My point here is that humans have been grappling with difficult choices for millennia. The phrase resonates with us today just as much as it did to these pre-Enlightenment or pre-Christian thinkers because it is a pragmatic moral framework to help us make more moral, wise, or safer decisions.

So, you can imagine my confusion when I read that the Mayo Clinic Nicotine Dependence Center’s medical director, Dr Jon Ebbert, suggested that there was no lesser of two evils when it comes to tobacco use.
The Mayo Clinic is a reputable institution. Its opinions and advice carry weight in America and across the globe. Most citizens have jobs to do and families to raise; they don’t have the time or inclination to dig into statements from medical directors. They need to trust that health authorities have their best interests at heart and a commitment to bringing them the best and most accurate information.
So, why would Dr Ebbert be so loose with the facts? Well, if you read his actual quotes from the article, it seems like the author of the piece is driving their own agenda.
In the article, Dr Ebbert suggests that there is no lesser evil between cigarettes, hookahs, and cigars. That’s the tobacco use he is referring to, i.e., combustible tobacco smoking. He also references e-cigarettes and utters the obligatory “we don't have enough longitudinal data to know whether those products are associated strongly with cancer.”
What he, or the author of the article, neglects to mention is the availability of smokeless tobacco products, such as snus, snuff, and chewing tobacco.
Study after study has shown that inhaling smoke into your lungs is where much of the damage from tobacco use is done. Even the most strident tobacco control outlets conceded that smokeless tobacco is less harmful than smoking, even if these statements are autocompleted with some variety of “but it’s still not safe!”.
The point is that even if we are going to say that all tobacco is evil, it's absurd to say that all tobacco is equal. Delivery mechanisms, preparation, and even the type and number of chemicals used vary from brand to brand or type to type. There is a clear hierarchy of harm in tobacco, with any kind of smoking sitting head and shoulders above smokeless tobacco or tobacco-free products.

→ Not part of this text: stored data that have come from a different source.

### src/rtl/rsam_cell.sv
// One restoring-division cell: one quotient bit per cell, plus sideband payload.
`timescale 1ns / 1ps

module rsam_cell #(
    parameter int unsigned QW = 48,
    parameter int unsigned DW = 16,
    parameter int unsigned SW = 1
) (
    input  logic          clk,
    input  logic          rst_n,
    input  logic          en,
    input  logic [DW-1:0] divisor,
    input  logic          in_valid,
    input  logic [QW-1:0] in_x,
    input  logic [DW-1:0] in_r,
    input  logic [SW-1:0] in_side,
    output logic          out_valid,
    output logic [QW-1:0] out_x,
    output logic [DW-1:0] out_r,
    output logic [SW-1:0] out_side
);

    logic          valid_reg;
    logic [QW-1:0] x_reg, x_next;
    logic [DW-1:0] r_reg, r_next;
    logic [SW-1:0] side_reg;

    // Shift in the next dividend bit, subtract the divisor when it fits
    always_comb
    begin
        logic [DW:0] t;
        logic [DW:0] diff;
        logic        ge;
        t      = {in_r, in_x[QW-1]};
        diff   = t - {1'b0, divisor};
        ge     = (t >= {1'b0, divisor});
        r_next = ge ? diff[DW-1:0] : t[DW-1:0];
        x_next = {in_x[QW-2:0], ge};
    end

    always_ff @(posedge clk or negedge rst_n)
    begin
        if (!rst_n)
        begin
            valid_reg <= 1'b0;
        end
        else if (en)
        begin
            valid_reg <= in_valid;
        end
    end

    always_ff @(posedge clk)
    begin
        if (en)
        begin
            x_reg    <= x_next;
            r_reg    <= r_next;
            side_reg <= in_side;
        end
    end

    assign out_valid = valid_reg;
    assign out_x     = x_reg;
    assign out_r     = r_reg;
    assign out_side  = side_reg;

endmodule

### src/rtl/rsam_div_chain.sv
// Row of division cells: QW cells give quotient and remainder of x / divisor.
`timescale 1ns / 1ps

module rsam_div_chain #(
    parameter int unsigned QW = 48,
    parameter int unsigned DW = 16,
    parameter int unsigned SW = 1
) (
    input  logic          clk,
    input  logic          rst_n,
    input  logic          en,
    input  logic [DW-1:0] divisor,
    input  logic          in_valid,
    input  logic [QW-1:0] in_dividend,
    input  logic [SW-1:0] in_side,
    output logic          out_valid,
    output logic [QW-1:0] out_quot,
    output logic [DW-1:0] out_rem,
    output logic [SW-1:0] out_side
);

    logic          v [0:QW];
    logic [QW-1:0] x [0:QW];
    logic [DW-1:0] r [0:QW];
    logic [SW-1:0] s [0:QW];

    assign v[0] = in_valid;
    assign x[0] = in_dividend;
    assign r[0] = '0;
    assign s[0] = in_side;

    // One cell per quotient bit, most significant first
    for (genvar i = 0; i < QW; i++)
    begin : g_cell
        rsam_cell #(
            .QW(QW),
            .DW(DW),
            .SW(SW)
        ) u_cell (
            .clk      (clk),
            .rst_n    (rst_n),
            .en       (en),
            .divisor  (divisor),
            .in_valid (v[i]),
            .in_x     (x[i]),
            .in_r     (r[i]),
            .in_side  (s[i]),
            .out_valid(v[i+1]),
            .out_x    (x[i+1]),
            .out_r    (r[i+1]),
            .out_side (s[i+1])
        );
    end

    assign out_valid = v[QW];
    assign out_quot  = x[QW];
    assign out_rem   = r[QW];
    assign out_side  = s[QW];

endmodule

### config.mk
export PLATFORM = sky130hd
export DESIGN_NAME = rsam_div_chain
export DESIGN_NICKNAME = d
export VERILOG_FILES = /design/src/rtl/rsam_cell.sv /design/src/rtl/rsam_div_chain.sv
export SDC_FILE = /design/constraint.sdc
export NUM_CORES = 2
export LEC_CHECK = 0
export BUFFER_PORTS_ARGS = -buffer_cell sky130_fd_sc_hd__buf_2
export CORE_MARGIN = 5
export CORE_UTILIZATION = 58
export CTS_CLUSTER_SIZE = 30
export DETAILED_ROUTE_END_ITERATION = 12
export PLACE_DENSITY = 0.74
export SLEW_MARGIN = 15
export SYNTH_ARGS = -nofsm -noshare
export SYNTH_HDL_FRONTEND = slang
export SYNTH_SLANG_ARGS = --single-unit
### constraint.sdc
create_clock -name clk -period 7.5 [get_ports clk]
set_input_delay 1.125 -clock clk [delete_from_list [all_inputs] [get_ports clk]]
set_output_delay 1.125 -clock clk [all_outputs]
set_load 0.05 [all_outputs]
**Yosys cells after proc, flatten, opt, wreduce, memory -nomap -nowiden**

Index checks and enable logic that the tools add are counted.

- Bits in registers: 3168
- Output and inout bits: 66
- Bits of input ports: 69
- Logic and storage cells: 337

- Multiplexer cells: 48
- Order comparisons: 48
- $add $sub $neg: 48

Operators by type and width:

| cell | number |
|---|---|
| $ge A17 B16 Y1 | 47 |
| $mux W16 | 47 |
| $sub A16 B16 Y16 | 47 |
| $ge A1 B16 Y1 | 1 |
| $sub A1 B16 Y16 | 1 |
| $mux W1 | 1 |

**Depth between registers and ports, before layout**

- Depth after elaboration: 2
- Depth in mapped cells: 14
- Mapped depth without buffers: 12

**Hierarchy**

From an unflattened synthesis, not the netlist that was laid out.

- Cells, all modules: 10720
- Area, all modules: 152324.8 µm²

By module, submodules not included:

| module | times used | cells each | seq. area each (µm²) | area an instance (µm²) |
|---|---|---|---|---|
| rsam_cell at g_cell[17].u_cell ... | 33 | 223 | 1976.9 | 3153.0 |
| rsam_cell at g_cell[0].u_cell ... | 15 | 224 | 1976.9 | 3218.1 |
| rsam_div_chain | 1 | 1 | 0.0 | 3.8 |

**Worst setup path after synthesis**

Ideal clock, no wire load.

- Kind: input to register
- From: input divisor[1]
- To: register g_cell[30].u_cell.r_reg[10], data pin
- Path slack: 2.295 ns
- Stages: 13
- Path buffers: 2
- Data arrival time: 4.944 ns
- Library setup time: 0.260 ns
- Required time: 7.240 ns
- Path through: clkbuf_1 > inv_1 > ha_1 > nor2b_1 > o31a_1 > o31a_1 > nor4_4 > nor3_1 > o21a_1 > or3_4 > a41oi_4 > buf_8 > mux2_4

- Cells in the longest elaborated chain, start to end: 2
- Elaborated cells between the ends (all ways): 3
- Those cells by class: 1 x add/sub; 1 x order compare; 1 x mux

Ends and longest elaborated chain:

| what | RTL line | source |
|---|---|---|
| start, declared | rsam_div_chain.sv:12 | `input logic [DW-1:0] divisor,` |
| $sub A16 B16 Y16 or $ge A17 B16 Y1 (tied branches) | rsam_cell.sv:35, rsam_cell.sv:36 |  |
| $mux W16 * | rsam_cell.sv:37 | `r_next = ge ? diff[DW-1:0] : t[DW-1:0];` |
| via g_cell[30].u_cell.r_next[10] | rsam_cell.sv:25 | `logic [DW-1:0] r_reg, r_next;` |
| end signal, assigned | rsam_cell.sv:58 | `r_reg <= r_next;` |
| end, declared | rsam_cell.sv:25 |  |

Mark *: on every way through the listed nets, which the timed path passes. The rest lies on a longest branch.
A chain may end at the register's enable or synchronous reset.

**Final worst setup path**

- From: input divisor[2]
- To: register g_cell[38].u_cell.r_reg[12], data pin

- Cells in the longest elaborated chain, start to end: 2
- Elaborated cells between the ends (all ways): 3
- Those cells by class: 1 x add/sub; 1 x order compare; 1 x mux

Ends and longest elaborated chain:

| what | RTL line |
|---|---|
| $sub A16 B16 Y16 or $ge A17 B16 Y1 (tied branches) | rsam_cell.sv:35, rsam_cell.sv:36 |
| $mux W16 * | rsam_cell.sv:37 |
| via g_cell[38].u_cell.r_next[12] | rsam_cell.sv:25 |
| end signal, assigned | rsam_cell.sv:58 |
| end, declared | rsam_cell.sv:25 |

Marks and branches as above.

==> reports/metrics.yaml <==
status:
  status: "completed"
power_and_ir_drop:
  p_leak_nw: 56.47
  ir_drop_mv: 0.4331
  p_int_w: 0.04342
  clock_power_share_pct: 24.8
  p_comb_share_pct: 34.1
  seqPwrFrac_pct: 41.1
  power.switching_w: 0.02023
  power.density_nw_per_um2: 416.3
  sw_frac_of_total_pct: 31.78
logic_synthesis:
  yosys_warnings: 0
  synth_xor_area_share_pct: 3.441
  synth-compound-area-share_pct: 8.267
  synth_area_leaders: "edfxtp_1 68%, ha_1 6.9%, mux2_2 3.4%"
  synth.distinct_cells: 87
  synth-seq-area-share_pct: 69.30
  synthSimpleGateAreaFrac_pct: 6.213
  yosys.area.top_type: "edfxtp_1"
  synthMuxAreaShare_pct: 4.030
  synth_top_family_by_area: "compound AO/OA/AOI/OAI gates"
  synth_nets: 9834
  syn_avg_cell_area_um2: 15.28
  ys.flop_type: "edfxtp_1"
  synth_area_um2: 136900
  synth_fa_ha_area_share_pct: 7.577
  ys_ff_latch: 3168
  syn_inst: 8964
  async_flop_share_pct: 1.515
  synth_top_cell_area_share_pct: 68.42
  synth_edf_count: 3120
sta:
  clock-skew-final_ns: 0.08617
  grt_setup_unrepaired: "false"
  relSlewSlack_pct: 19.66
  slew_violations: 0
  post-route-period-util_pct: 63.53
  holdWs_ns: 0.2032
  min_period_ns: 4.765
  fmax_mhz: 209.9
  finalHoldViolCount: 0
  worst_pin_slew_ns: 1.205
  fin_setup_tns_ns: 0
  finalSetupViolations: 0
setup_path:
  cp-start-kind: "input port"
  cp_max_fo: 27
  crit_path_end_kind: "register"
  endpoint: "g_cell[38].u_cell.out_r[12]"
  crit_type: "in2reg"
  cp-startpoint: "divisor[2]"
  r2r_slack_ns: 3.61
  worst_r2r_startpoint: "g_cell[35].u_cell.out_r[1]"
  reg2reg_depth: 10
  reg2reg_to: "g_cell[36].u_cell.out_r[15]"
  crit_required_ns: 8.16
  cp_data_arrival_time_ns: 5.42
clocking:
  cts_buffers: 333
  tritoncts: "done"
  ctsLongestPathBuffers: 4
  clock_latency_ns: 0.96
  cts_hold_buf: 0
  cts_num_sinks: 3168
  root_buffer: "clkbuf_16"
  ctsResizeCount: 0
  cts_setup_buffers: 0
  clkTransAtPathRegs_ns: 0.06
  htree_levels: 5
floorplan:
  num_io_pins: 135
  fp.dieArea_um2: 245900
  die_h_um: 495.9
  die_width_um: 495.9
  core_um2: 235200
  start_util_pct: 58.22
  std_cell_rows: 178
final_layout:
  stdcell_count: 12870
  final_area_um2: 152900
  drive_above_1_share_pct: 12.86
  n_fill_cell: 16460
  fin_nets: 10330
  area_delta_synth_final_pct: 11.66
global_routing:
  grtUsageTotal_pct: 21.43
  grt_max_degree: 199
  grt_pass1_vias: 74310
  antenna_found_initial: 7
  grt_pass1_wl_um: 414300
  grt-ovfl-total: 0
run:
  cap_violations: 0
placement:
  dp.cells: 12280
  place_congestion: 0.9006
  portBuffers: 134
  dp_hpwl_um: 168800
  placed_area_um2: 142400
route:
  vias_per_cell: 5.793
  drt_iter0_markers: 6118
  antenna_left: 0
  dr.pass1.iters: 7
  post-route-drc-count: 0
  dr_total_vias: 74530
  wl_per_cell_um: 20.68
  wirelength_um: 266100
hold_path:
  min_path_type: "in2async"
-- cell families (layout without fill, tap and decap cells) --
kind of cell | Yosys count | in the layout
other | 0 | 3
AO/OA/AOI/OAI | 1798 | 1798
XOR/XNOR | 538 | 538
AND/OR/NAND/NOR | 1755 | 1755
buffers and inverters | 410 | 1159
multiplexers | 494 | 494
flip-flops | 3168 | 3168
adder cells (fa/ha/maj) | 801 | 801
-- worst max-delay path, stage by stage --
cell and delay (ns):
buf_2 0.13, inv_2 0.65, buf_4 0.41, ha_1 0.33, o21a_1 0.20, o31a_1 0.13, o31ai_1 0.40, a21oi_1 0.17
o41ai_1 0.67, a21oi_1 0.13, o32a_1 0.56, mux2_2 0.42
-- final cells by class --
| class | instances | area [µm²] | share of cell area (%) |
|---|---|---|---|
| diodes | 3 | 7.507 | 0.004910 |
| clock buffers | 397 | 8667 | 5.668 |
| clock inverters | 188 | 1764 | 1.154 |
| inverters | 300 | 1134 | 0.7414 |
| multi-input cells | 5386 | 40510 | 26.50 |
| flip-flops and latches | 3168 | 94890 | 62.06 |
| well taps | 3150 | 3941 | 2.578 |
| repair buffers | 274 | 1983 | 1.297 |
-- synthesized netlist by cell type, types with 13 or more instances --
| cell type | instances |
|---|---|
| ha_1 | 754 |
| o21ai_1 | 13 |
| fa_1 | 47 |
| xnor2_1 | 350 |
| a211oi_1 | 46 |
| and4_1 | 14 |
| o41ai_1 | 19 |
| a21boi_0 | 52 |
| xor2_1 | 188 |
| nor3_1 | 119 |
| nand4_1 | 102 |
| a21o_1 | 193 |
| or3_1 | 51 |
| and2_1 | 15 |
| mux2_2 | 410 |
| a21oi_1 | 511 |
| o21a_1 | 110 |
| clkbuf_1 | 77 |
| and3_1 | 42 |
| o211ai_1 | 31 |
| nor4_1 | 41 |
| o21ai_0 | 462 |
| o311ai_0 | 13 |
| nor2b_1 | 139 |
| o31ai_1 | 49 |
| a31o_2 | 22 |
| a211o_1 | 19 |
| mux2_1 | 21 |
| edfxtp_1 | 3120 |
| or2_2 | 26 |
| buf_2 | 19 |
| inv_1 | 300 |
| nand3_1 | 109 |
| nor2_1 | 542 |
| a31oi_1 | 64 |
| nand2b_1 | 104 |
| dfrtp_1 | 48 |
| mux2i_1 | 56 |
| nand2_1 | 403 |
| o21bai_1 | 36 |
| o31a_1 | 45 |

So, if I indulge the author of the Mayo Clinic piece and accept that the definition of evil in this context is causing harm, and then we “follow the science” and accept that some tobacco delivery methods cause more harm than others, then it follows that some forms of tobacco use are more evil than others.
The Truth Initiative’s and the WHO's doublespeak were just the start of tobacco control’s war on language. Now, they are mangling idioms to float their propaganda.
The lesser of two evils is a decision-making framework that humanity cracked thousands of years ago. It’s embodied within the pragmatism of harm reduction. It’s not that tobacco control can’t wrap their heads around the concept; it’s that they don’t want to.